[Data for analysis]
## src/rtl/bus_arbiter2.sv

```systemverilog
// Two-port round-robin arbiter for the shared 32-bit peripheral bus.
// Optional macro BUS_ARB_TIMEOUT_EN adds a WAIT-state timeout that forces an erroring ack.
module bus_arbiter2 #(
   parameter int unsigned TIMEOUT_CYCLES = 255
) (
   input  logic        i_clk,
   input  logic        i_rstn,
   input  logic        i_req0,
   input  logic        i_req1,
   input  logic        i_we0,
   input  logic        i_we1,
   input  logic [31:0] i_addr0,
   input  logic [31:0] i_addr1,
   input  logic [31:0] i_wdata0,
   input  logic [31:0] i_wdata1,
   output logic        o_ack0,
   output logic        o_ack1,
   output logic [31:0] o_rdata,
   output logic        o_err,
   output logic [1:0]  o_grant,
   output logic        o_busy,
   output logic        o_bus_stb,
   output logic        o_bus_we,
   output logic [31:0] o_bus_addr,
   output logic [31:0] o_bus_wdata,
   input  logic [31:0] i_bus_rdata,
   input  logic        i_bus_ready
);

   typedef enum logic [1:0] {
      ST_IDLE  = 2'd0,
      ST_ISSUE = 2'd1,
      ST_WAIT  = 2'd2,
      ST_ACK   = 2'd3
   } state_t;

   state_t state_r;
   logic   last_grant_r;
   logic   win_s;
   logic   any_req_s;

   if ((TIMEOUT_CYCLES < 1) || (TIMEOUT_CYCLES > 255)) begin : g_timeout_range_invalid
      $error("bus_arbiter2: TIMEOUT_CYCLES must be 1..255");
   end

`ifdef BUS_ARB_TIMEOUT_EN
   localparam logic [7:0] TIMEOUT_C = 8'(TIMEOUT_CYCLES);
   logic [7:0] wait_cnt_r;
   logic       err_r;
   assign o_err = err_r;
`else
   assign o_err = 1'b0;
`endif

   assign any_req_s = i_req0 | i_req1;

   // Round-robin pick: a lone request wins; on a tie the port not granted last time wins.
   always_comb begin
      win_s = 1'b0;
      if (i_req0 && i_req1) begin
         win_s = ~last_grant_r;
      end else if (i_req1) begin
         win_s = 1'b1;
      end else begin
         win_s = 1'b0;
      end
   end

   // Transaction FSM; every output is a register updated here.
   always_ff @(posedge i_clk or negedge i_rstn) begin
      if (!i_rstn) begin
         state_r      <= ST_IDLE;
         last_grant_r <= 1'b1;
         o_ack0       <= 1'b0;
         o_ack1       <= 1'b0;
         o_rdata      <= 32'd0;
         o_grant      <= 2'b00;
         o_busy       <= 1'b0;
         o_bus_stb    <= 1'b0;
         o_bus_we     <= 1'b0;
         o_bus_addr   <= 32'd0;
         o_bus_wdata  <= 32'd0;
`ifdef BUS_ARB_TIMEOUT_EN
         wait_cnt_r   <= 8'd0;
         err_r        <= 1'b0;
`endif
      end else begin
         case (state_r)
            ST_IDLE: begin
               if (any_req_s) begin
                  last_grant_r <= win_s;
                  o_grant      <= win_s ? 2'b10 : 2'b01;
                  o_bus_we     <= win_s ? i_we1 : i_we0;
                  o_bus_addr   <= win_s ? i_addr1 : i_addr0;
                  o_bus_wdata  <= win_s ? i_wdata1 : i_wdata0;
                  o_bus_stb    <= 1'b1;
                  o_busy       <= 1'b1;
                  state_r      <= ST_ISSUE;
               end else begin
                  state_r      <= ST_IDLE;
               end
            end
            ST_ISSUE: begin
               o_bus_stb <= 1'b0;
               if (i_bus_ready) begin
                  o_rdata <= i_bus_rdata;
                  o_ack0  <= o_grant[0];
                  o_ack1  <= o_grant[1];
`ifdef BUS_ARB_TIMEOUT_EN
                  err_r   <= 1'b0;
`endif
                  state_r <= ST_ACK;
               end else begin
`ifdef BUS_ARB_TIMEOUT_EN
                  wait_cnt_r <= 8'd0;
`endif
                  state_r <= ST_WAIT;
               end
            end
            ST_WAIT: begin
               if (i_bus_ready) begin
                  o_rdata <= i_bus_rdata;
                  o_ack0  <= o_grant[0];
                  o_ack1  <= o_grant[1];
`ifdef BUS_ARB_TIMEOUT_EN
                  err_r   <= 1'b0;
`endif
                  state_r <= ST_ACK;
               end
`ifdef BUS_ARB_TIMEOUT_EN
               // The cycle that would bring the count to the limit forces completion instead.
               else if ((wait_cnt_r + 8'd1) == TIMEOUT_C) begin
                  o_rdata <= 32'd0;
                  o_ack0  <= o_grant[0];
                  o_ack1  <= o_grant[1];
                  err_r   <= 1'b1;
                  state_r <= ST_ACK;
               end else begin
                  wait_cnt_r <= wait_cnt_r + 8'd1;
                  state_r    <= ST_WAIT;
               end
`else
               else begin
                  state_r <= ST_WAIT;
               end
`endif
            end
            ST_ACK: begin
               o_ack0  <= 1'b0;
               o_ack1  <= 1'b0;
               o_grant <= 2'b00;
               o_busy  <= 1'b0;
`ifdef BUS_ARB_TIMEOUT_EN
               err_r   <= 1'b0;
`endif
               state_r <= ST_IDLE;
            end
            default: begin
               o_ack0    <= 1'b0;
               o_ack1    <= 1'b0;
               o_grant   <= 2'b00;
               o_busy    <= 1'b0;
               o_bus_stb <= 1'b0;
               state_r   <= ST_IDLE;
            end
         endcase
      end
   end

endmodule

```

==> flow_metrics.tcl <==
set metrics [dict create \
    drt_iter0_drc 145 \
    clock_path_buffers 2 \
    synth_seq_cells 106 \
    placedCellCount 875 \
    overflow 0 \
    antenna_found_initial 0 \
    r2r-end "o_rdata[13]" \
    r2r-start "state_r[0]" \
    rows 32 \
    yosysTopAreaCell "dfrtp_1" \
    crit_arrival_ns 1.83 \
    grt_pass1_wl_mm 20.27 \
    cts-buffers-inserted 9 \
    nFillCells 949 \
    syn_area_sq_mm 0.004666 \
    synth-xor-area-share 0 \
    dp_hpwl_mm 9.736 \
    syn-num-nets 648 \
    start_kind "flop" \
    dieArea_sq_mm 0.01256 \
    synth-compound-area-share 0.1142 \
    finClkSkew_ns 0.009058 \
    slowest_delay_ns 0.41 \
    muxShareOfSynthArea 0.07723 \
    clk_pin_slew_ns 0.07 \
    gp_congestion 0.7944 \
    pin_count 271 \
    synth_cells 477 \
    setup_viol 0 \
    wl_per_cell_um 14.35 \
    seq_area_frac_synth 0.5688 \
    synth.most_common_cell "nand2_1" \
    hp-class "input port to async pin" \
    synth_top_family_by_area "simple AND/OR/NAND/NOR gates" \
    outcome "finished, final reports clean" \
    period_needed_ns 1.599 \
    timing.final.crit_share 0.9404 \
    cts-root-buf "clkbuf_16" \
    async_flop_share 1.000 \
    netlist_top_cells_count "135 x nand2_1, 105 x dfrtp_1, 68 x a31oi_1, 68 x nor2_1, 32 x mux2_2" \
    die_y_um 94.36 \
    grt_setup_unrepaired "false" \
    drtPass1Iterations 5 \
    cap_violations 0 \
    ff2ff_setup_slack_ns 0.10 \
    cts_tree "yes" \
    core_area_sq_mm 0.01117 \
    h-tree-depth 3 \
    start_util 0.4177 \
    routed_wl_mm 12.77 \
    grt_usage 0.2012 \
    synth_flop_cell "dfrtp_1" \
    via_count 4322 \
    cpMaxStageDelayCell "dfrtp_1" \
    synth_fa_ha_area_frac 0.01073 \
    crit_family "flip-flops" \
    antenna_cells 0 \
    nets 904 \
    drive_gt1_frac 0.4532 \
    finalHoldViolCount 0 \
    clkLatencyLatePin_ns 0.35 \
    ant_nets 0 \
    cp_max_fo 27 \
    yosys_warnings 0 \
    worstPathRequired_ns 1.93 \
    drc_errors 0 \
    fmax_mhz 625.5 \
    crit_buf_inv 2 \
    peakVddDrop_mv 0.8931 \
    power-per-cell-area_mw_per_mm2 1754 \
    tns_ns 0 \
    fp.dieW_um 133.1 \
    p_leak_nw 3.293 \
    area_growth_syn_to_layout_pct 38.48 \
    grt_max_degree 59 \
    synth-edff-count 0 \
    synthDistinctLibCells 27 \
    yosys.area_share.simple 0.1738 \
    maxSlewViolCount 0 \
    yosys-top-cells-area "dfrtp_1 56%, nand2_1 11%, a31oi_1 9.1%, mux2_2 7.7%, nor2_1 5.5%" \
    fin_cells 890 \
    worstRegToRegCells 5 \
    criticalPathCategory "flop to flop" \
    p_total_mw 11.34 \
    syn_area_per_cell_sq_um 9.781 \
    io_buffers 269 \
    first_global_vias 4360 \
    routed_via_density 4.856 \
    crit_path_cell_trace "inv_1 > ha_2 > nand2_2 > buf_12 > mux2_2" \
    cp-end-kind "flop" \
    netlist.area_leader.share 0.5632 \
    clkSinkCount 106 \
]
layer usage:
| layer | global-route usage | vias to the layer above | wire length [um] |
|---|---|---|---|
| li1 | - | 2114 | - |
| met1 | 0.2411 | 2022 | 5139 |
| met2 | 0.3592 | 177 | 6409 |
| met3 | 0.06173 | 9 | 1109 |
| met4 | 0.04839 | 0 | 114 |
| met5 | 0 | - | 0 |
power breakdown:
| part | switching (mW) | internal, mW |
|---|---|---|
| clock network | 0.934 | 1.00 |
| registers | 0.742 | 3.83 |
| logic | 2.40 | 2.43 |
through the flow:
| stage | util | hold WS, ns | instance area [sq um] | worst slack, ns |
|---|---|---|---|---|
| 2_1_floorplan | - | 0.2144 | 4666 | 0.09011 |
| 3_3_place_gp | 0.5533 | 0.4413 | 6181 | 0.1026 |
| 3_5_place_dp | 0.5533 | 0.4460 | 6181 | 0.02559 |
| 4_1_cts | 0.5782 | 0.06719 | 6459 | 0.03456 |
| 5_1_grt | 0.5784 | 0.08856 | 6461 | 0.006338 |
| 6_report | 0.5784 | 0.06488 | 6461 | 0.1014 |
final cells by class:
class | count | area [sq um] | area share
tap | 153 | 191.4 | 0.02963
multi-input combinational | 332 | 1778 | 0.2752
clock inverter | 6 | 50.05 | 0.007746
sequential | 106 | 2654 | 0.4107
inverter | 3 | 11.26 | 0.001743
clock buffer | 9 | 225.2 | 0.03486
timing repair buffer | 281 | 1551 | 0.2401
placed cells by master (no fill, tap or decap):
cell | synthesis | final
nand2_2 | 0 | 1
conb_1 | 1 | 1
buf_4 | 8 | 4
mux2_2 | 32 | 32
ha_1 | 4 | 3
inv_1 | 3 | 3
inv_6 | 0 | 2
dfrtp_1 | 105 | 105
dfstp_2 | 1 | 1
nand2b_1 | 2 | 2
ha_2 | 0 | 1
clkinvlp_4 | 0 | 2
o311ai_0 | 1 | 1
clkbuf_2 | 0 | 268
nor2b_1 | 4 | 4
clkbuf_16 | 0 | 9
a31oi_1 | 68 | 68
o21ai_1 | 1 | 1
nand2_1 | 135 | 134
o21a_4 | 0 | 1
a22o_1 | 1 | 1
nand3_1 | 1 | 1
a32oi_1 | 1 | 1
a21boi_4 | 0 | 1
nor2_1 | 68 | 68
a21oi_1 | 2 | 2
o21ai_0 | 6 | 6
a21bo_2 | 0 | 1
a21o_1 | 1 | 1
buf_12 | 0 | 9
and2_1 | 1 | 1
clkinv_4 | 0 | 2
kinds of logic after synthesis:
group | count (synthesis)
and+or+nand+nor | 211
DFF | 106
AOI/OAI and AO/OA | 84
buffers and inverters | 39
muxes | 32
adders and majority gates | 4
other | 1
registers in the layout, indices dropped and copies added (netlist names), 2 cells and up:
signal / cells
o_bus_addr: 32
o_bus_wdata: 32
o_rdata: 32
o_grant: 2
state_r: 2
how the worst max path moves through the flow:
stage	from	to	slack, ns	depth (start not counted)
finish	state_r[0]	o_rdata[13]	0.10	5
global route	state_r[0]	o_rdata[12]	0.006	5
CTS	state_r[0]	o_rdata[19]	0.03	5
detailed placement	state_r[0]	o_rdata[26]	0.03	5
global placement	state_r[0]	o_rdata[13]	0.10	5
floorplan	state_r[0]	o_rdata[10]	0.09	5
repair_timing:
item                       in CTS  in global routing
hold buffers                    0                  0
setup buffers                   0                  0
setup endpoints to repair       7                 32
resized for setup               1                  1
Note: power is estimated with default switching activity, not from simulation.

[What you will do] Starting at the line with "registers in the" and ending at the line with "resized for setup", print each line of the listing above exactly, with no other lines.

[Answer to the problem]
registers in the layout, indices dropped and copies added (netlist names), 2 cells and up:
signal / cells
o_bus_addr: 32
o_bus_wdata: 32
o_rdata: 32
o_grant: 2
state_r: 2
how the worst max path moves through the flow:
stage	from	to	slack, ns	depth (start not counted)
finish	state_r[0]	o_rdata[13]	0.10	5
global route	state_r[0]	o_rdata[12]	0.006	5
CTS	state_r[0]	o_rdata[19]	0.03	5
detailed placement	state_r[0]	o_rdata[26]	0.03	5
global placement	state_r[0]	o_rdata[13]	0.10	5
floorplan	state_r[0]	o_rdata[10]	0.09	5
repair_timing:
item                       in CTS  in global routing
hold buffers                    0                  0
setup buffers                   0                  0
setup endpoints to repair       7                 32
resized for setup               1                  1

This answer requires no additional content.